Mente e natureza: O caráter distintivo da ação humana
Resumo
O debate contemporâneo em Filosofia da Mente, impulsionado
pelos avanços das pesquisas advindas das Neurociências e da
Inteligência Artificial, tem sido bastante diversificado e divide opiniões
a respeito do projeto científico para o estudo da mente, de uma
psicologia científica capaz de estabelecer leis estritas que expliquem e
predigam a ação humana.
De um lado, as investigações nas áreas da Neurociência e da
Inteligência Artificial concentram esforços na tentativa de reduzir a
mente ao cérebro. Esse projeto reducionista tem sido estimulado por
pesquisas que procuram compreender a base do comportamento e do
pensamento humano através de estudos da estrutura e funcionamento
do sistema nervoso. Essas pesquisas tentam correlacionar estados
mentais com atividades cerebrais e consistem em saber se o mental
pode ser descrito em termos totalmente não-intencionais, colocando
os humanos e todos os seres biológicos inteligentes como casos
particulares dos fenômenos físicos.
Por outro lado, sabemos por experiência própria que temos crenças,
sensações, pensamentos, sentimentos, emoções, desejos, intenções,
etc. e que estes estados caracterizam a nossa vida mental. Normalmente
nos referimos a estes estados internos para descrever e explicar os
nossos comportamentos, afirmamos que nossas ações foram causadas
por estes estados mentais subjetivos, em outras palavras, justificamos e
racionalizamos as nossas condutas utilizando um vocabulário psicológico
que designa entidades mentais – chamado de Psicologia Popular.

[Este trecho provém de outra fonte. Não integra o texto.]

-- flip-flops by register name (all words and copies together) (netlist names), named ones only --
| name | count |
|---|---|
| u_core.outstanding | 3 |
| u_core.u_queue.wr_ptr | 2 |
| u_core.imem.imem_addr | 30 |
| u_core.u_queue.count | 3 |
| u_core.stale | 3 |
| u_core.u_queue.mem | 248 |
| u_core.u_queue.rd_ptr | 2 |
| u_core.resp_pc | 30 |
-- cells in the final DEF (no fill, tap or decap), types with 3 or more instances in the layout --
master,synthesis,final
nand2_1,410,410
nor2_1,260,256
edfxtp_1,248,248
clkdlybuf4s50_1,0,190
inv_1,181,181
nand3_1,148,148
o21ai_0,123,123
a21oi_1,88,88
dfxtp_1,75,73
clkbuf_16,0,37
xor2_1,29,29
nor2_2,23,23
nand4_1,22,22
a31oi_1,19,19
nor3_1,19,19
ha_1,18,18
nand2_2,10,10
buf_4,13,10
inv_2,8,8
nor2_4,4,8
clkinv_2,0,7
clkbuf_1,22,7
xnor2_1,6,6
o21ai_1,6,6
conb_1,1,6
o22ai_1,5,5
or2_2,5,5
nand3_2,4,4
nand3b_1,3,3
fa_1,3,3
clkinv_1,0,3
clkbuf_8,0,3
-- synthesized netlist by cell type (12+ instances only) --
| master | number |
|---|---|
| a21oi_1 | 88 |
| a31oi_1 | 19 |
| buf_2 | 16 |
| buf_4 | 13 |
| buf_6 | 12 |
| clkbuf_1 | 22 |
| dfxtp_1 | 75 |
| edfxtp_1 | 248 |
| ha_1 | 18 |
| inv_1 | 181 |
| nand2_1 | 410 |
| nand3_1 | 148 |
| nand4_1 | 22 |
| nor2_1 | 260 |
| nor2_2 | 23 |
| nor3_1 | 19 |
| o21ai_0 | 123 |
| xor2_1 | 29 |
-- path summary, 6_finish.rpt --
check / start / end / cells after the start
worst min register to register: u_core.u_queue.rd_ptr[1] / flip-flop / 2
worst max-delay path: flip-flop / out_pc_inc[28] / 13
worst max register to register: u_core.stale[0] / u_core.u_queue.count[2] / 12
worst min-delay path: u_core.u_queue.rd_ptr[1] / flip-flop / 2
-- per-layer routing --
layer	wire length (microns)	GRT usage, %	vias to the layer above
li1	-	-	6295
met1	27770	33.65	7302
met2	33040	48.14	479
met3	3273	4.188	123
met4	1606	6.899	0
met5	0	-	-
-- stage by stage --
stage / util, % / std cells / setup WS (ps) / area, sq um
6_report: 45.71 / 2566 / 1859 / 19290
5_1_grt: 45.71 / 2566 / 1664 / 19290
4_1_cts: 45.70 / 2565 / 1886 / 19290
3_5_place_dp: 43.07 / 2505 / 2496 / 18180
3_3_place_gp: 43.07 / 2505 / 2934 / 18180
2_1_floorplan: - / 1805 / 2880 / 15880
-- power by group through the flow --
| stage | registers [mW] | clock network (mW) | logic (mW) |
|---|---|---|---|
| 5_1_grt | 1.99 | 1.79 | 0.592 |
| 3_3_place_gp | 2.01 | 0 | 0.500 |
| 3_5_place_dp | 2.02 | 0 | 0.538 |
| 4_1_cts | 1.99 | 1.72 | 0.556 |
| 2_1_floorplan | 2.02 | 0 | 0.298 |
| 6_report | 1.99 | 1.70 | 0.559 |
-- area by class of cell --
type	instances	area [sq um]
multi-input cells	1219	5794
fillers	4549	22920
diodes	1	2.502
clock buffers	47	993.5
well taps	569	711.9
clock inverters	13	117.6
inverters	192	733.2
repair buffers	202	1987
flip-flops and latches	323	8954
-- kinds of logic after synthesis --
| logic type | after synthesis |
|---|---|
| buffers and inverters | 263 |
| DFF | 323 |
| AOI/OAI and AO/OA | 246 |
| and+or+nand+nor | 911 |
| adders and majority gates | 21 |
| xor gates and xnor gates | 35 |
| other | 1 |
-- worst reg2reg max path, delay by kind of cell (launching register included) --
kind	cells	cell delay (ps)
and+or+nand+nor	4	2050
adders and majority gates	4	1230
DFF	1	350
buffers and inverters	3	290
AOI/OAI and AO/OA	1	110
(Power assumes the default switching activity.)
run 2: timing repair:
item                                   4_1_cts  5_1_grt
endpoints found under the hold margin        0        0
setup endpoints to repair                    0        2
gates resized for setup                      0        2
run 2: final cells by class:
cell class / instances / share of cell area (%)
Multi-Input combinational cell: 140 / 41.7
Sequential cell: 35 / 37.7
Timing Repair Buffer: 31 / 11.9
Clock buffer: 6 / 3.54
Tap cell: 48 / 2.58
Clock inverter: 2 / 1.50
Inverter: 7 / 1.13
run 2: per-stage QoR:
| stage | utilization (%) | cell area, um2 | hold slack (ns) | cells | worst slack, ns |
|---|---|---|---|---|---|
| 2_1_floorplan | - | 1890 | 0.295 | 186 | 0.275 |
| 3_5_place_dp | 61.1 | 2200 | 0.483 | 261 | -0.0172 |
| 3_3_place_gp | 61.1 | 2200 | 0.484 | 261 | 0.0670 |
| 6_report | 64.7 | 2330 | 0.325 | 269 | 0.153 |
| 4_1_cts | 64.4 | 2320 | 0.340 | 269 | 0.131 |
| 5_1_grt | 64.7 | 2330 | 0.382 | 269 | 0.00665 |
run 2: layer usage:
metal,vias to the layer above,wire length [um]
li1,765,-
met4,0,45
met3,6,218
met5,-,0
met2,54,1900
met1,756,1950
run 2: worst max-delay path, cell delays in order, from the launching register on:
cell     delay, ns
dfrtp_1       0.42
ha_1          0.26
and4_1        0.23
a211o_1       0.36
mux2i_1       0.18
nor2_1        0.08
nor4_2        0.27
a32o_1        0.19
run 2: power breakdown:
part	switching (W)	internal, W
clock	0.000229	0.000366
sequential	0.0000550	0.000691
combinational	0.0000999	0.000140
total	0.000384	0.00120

Será que um conhecimento completo das interações físico-químicas
do nosso sistema nervoso fará com que abandonemos as explicações
psicológicas das ações humanas? Um vocabulário fisicalista seria
capaz de abarcar toda a complexidade do comportamento humano?
Uma explicação física é suficiente para que possamos compreender as
nossas próprias ações e as dos outros indivíduos com quem interagimos
na nossa vida ordinária?
Parece que não há um acordo legítimo quanto à resposta a essas
questões, entretanto as pesquisas científicas direcionadas à análise do
cérebro corroboram cada vez mais a crença de que as atividades mentais
devem estar relacionadas com as operações de certos mecanismos
corporais, esses estudos empíricos comprovam que a mente é de fato
um fenômeno que faz parte do mundo natural.
A despeito da sua natureza material, este trabalho tem como
objetivo defender que os eventos mentais, na medida em que são
utilizados para descrever e explicar as ações humanas, não podem ser
reduzidos aos seus constituintes físicos, visto que o comportamento
dos seres humanos não pode ser explicado da mesma maneira que
explicamos o comportamento dos outros sistemas físicos. Há algo na
ação humana – o seu caráter intencional – que a distingue da conduta
dos outros artefatos materiais, isso impede qualquer tipo de redução
dos conceitos psicológicos aos conceitos das ciências naturais.
Assim, a primeira parte desse trabalho versará sobre o significado
do naturalismo, esclarecendo os seus principais conceitos e teses que
influenciaram a perspectiva fisicalista no estudo da mente. Logo em
seguida, será apresentada uma versão fisicalista não-reducionista dos
eventos mentais, mais especificamente, a tese do Monismo Anômalo de
Donald Davidson, segundo a qual os eventos mentais estão relacionados
causalmente aos eventos físicos, entretanto não podem ser explicados
pelas ciências físicas, pois a sua explicação perpassa pela interpretação
linguística e abrange uma relação complexa com outros eventos e
condições mentais, cuja descrição física não consegue abarcar.